[SOURCE MATERIAL Boundary: Start]

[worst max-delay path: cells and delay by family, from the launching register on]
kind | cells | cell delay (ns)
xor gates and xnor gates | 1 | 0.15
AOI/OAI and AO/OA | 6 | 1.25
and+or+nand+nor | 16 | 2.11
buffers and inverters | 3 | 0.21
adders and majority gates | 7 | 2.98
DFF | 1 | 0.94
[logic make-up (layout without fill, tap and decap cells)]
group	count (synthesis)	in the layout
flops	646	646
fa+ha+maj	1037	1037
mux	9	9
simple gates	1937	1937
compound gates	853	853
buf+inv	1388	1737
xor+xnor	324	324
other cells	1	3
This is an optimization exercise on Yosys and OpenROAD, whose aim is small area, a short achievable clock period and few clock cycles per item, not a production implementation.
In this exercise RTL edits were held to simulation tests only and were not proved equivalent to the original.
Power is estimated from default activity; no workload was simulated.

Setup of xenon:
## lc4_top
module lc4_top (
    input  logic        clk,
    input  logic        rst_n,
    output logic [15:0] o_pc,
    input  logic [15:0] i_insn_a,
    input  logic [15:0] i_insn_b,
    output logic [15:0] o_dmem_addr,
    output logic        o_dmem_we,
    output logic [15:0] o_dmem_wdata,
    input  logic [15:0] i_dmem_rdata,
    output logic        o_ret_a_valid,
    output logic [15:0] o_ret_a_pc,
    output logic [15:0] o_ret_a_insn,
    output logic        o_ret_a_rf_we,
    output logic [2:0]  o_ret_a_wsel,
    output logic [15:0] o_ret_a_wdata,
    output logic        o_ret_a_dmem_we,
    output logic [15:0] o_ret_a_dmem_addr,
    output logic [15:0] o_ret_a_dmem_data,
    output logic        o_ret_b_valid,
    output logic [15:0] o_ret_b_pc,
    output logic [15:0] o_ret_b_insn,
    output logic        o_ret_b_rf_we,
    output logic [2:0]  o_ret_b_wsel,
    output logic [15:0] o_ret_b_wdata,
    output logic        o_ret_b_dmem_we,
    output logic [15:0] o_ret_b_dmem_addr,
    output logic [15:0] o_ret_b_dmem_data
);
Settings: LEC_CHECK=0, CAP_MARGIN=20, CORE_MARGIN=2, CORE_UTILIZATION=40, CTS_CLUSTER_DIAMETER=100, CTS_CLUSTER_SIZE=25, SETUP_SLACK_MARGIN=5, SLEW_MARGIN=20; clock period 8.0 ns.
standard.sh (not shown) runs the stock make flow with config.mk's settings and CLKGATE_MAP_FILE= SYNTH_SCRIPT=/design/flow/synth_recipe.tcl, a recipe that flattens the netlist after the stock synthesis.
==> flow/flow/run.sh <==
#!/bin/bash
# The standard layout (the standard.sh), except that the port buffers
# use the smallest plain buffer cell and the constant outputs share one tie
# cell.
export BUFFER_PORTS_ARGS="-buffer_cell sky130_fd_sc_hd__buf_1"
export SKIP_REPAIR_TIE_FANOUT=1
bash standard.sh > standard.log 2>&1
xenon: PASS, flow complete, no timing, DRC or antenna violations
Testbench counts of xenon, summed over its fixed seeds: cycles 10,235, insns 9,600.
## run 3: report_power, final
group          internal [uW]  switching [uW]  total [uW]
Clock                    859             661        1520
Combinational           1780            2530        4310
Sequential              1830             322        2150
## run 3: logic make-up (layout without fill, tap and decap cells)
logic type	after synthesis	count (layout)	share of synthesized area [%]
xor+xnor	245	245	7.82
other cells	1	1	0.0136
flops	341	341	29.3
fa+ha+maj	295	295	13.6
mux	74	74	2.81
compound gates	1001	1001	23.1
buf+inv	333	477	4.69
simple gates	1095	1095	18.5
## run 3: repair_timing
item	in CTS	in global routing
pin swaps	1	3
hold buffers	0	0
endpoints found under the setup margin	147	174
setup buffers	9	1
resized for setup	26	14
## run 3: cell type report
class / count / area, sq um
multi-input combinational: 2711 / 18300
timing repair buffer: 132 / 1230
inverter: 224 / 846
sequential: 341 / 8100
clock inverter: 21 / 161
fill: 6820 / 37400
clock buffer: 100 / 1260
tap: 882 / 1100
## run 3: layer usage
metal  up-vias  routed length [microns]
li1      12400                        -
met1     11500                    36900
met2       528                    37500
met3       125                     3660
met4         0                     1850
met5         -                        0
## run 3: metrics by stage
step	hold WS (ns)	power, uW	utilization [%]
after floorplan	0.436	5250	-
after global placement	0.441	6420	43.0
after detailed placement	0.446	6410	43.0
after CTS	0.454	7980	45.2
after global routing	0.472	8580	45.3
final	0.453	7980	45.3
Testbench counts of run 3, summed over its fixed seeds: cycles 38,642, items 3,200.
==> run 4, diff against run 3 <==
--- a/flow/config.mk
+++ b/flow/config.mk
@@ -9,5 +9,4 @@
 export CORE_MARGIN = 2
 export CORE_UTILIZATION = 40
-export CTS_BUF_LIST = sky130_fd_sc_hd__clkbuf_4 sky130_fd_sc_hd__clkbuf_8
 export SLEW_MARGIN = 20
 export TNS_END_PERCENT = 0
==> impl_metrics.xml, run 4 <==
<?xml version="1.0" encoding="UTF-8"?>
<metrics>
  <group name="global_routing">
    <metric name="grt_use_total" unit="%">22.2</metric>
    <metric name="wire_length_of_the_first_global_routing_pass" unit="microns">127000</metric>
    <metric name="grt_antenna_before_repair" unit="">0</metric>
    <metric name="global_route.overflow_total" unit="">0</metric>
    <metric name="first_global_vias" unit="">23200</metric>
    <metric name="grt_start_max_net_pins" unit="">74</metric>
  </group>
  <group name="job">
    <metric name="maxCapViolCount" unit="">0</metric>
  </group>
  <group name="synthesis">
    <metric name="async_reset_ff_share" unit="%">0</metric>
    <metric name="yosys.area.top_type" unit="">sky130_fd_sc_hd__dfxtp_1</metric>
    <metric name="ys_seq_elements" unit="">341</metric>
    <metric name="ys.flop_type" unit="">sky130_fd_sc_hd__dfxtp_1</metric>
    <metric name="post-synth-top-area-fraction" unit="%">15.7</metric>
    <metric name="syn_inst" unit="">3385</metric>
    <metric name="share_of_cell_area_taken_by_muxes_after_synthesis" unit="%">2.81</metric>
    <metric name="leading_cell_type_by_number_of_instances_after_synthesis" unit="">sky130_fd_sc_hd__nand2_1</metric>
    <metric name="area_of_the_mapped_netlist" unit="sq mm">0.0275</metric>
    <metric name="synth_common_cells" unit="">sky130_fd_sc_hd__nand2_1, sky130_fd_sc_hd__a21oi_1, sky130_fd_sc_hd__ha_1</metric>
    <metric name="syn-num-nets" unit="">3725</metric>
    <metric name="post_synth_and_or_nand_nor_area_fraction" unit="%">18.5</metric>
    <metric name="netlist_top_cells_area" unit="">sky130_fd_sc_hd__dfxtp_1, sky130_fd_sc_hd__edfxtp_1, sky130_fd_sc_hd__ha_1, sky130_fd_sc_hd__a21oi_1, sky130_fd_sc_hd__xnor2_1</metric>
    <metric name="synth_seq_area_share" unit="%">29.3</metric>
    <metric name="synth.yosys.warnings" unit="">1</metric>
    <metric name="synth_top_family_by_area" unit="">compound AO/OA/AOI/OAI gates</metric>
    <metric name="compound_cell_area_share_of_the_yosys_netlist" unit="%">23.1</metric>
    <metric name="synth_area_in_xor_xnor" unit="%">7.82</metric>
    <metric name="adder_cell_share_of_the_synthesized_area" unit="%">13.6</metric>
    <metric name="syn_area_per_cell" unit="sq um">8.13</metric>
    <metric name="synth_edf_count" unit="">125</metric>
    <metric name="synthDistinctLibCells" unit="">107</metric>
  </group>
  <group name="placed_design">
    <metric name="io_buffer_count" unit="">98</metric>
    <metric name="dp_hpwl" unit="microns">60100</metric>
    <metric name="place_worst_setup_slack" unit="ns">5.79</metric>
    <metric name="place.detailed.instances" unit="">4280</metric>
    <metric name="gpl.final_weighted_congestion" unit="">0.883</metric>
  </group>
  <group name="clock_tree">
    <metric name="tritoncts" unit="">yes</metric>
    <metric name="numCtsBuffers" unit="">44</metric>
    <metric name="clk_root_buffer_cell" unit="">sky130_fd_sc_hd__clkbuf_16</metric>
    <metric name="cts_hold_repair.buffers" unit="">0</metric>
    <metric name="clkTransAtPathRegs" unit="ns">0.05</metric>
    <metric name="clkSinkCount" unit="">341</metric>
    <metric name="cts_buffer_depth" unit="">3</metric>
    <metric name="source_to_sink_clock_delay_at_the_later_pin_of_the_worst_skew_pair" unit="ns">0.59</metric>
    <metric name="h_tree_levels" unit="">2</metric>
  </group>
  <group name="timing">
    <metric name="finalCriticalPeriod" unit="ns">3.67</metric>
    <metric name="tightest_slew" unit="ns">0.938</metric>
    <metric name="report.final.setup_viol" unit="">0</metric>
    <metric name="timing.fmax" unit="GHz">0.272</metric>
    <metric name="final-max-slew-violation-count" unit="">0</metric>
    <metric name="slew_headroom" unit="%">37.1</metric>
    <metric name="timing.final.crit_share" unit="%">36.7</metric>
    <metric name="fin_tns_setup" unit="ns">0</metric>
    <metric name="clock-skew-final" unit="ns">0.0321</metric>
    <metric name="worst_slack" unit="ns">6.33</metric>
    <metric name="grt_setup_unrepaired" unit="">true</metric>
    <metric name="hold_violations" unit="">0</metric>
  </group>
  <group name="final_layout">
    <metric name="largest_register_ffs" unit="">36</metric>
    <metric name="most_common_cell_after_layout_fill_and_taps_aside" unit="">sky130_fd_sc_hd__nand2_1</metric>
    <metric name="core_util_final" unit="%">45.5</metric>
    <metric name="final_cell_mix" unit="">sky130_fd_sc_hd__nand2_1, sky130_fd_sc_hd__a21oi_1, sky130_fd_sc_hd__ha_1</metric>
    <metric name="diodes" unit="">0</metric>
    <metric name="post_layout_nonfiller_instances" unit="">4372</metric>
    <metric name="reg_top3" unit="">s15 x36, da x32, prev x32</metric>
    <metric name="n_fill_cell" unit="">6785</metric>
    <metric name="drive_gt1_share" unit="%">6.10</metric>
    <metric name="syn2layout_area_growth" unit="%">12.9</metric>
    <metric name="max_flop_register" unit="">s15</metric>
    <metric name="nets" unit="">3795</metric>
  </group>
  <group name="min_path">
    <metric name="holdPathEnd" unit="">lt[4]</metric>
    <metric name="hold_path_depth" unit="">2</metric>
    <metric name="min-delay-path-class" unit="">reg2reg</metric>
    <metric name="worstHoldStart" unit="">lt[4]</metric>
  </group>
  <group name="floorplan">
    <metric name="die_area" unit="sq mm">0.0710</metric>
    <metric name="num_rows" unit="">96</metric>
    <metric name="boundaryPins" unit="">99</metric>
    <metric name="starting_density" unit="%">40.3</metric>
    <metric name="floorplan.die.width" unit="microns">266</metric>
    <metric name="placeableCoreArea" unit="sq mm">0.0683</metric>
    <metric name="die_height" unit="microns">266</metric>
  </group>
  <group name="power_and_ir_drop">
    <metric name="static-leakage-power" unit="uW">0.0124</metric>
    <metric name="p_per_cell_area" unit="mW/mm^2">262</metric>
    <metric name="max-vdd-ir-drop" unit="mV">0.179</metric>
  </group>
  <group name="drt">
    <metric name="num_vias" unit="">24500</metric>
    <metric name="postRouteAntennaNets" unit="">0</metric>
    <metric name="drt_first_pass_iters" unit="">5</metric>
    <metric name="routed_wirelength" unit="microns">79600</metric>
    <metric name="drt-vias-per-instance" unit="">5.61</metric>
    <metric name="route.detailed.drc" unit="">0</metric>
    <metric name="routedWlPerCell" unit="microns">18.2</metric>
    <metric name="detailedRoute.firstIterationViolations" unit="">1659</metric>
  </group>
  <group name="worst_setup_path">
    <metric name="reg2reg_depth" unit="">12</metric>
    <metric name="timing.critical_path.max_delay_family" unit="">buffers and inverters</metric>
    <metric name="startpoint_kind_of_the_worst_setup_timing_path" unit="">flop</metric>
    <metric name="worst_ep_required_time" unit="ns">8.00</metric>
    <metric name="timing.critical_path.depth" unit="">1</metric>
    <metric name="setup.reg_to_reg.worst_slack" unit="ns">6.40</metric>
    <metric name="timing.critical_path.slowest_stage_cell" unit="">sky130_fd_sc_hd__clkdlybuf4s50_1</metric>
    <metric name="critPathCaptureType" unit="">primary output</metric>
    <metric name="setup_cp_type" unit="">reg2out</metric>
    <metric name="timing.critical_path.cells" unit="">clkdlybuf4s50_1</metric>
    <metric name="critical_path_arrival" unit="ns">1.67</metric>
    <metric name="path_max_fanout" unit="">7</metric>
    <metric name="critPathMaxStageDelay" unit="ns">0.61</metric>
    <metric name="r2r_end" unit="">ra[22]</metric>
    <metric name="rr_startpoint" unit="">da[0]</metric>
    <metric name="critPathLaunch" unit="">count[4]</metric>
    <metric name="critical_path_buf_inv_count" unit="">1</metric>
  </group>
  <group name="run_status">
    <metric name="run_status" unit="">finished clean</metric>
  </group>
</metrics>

[SOURCE MATERIAL Boundary: End]

WORK REQUIRED: The response must contain each line above that holds the string "class".

ANSWER TO THIS EXERCISE:
class / count / area, sq um
    <metric name="min-delay-path-class" unit="">reg2reg</metric>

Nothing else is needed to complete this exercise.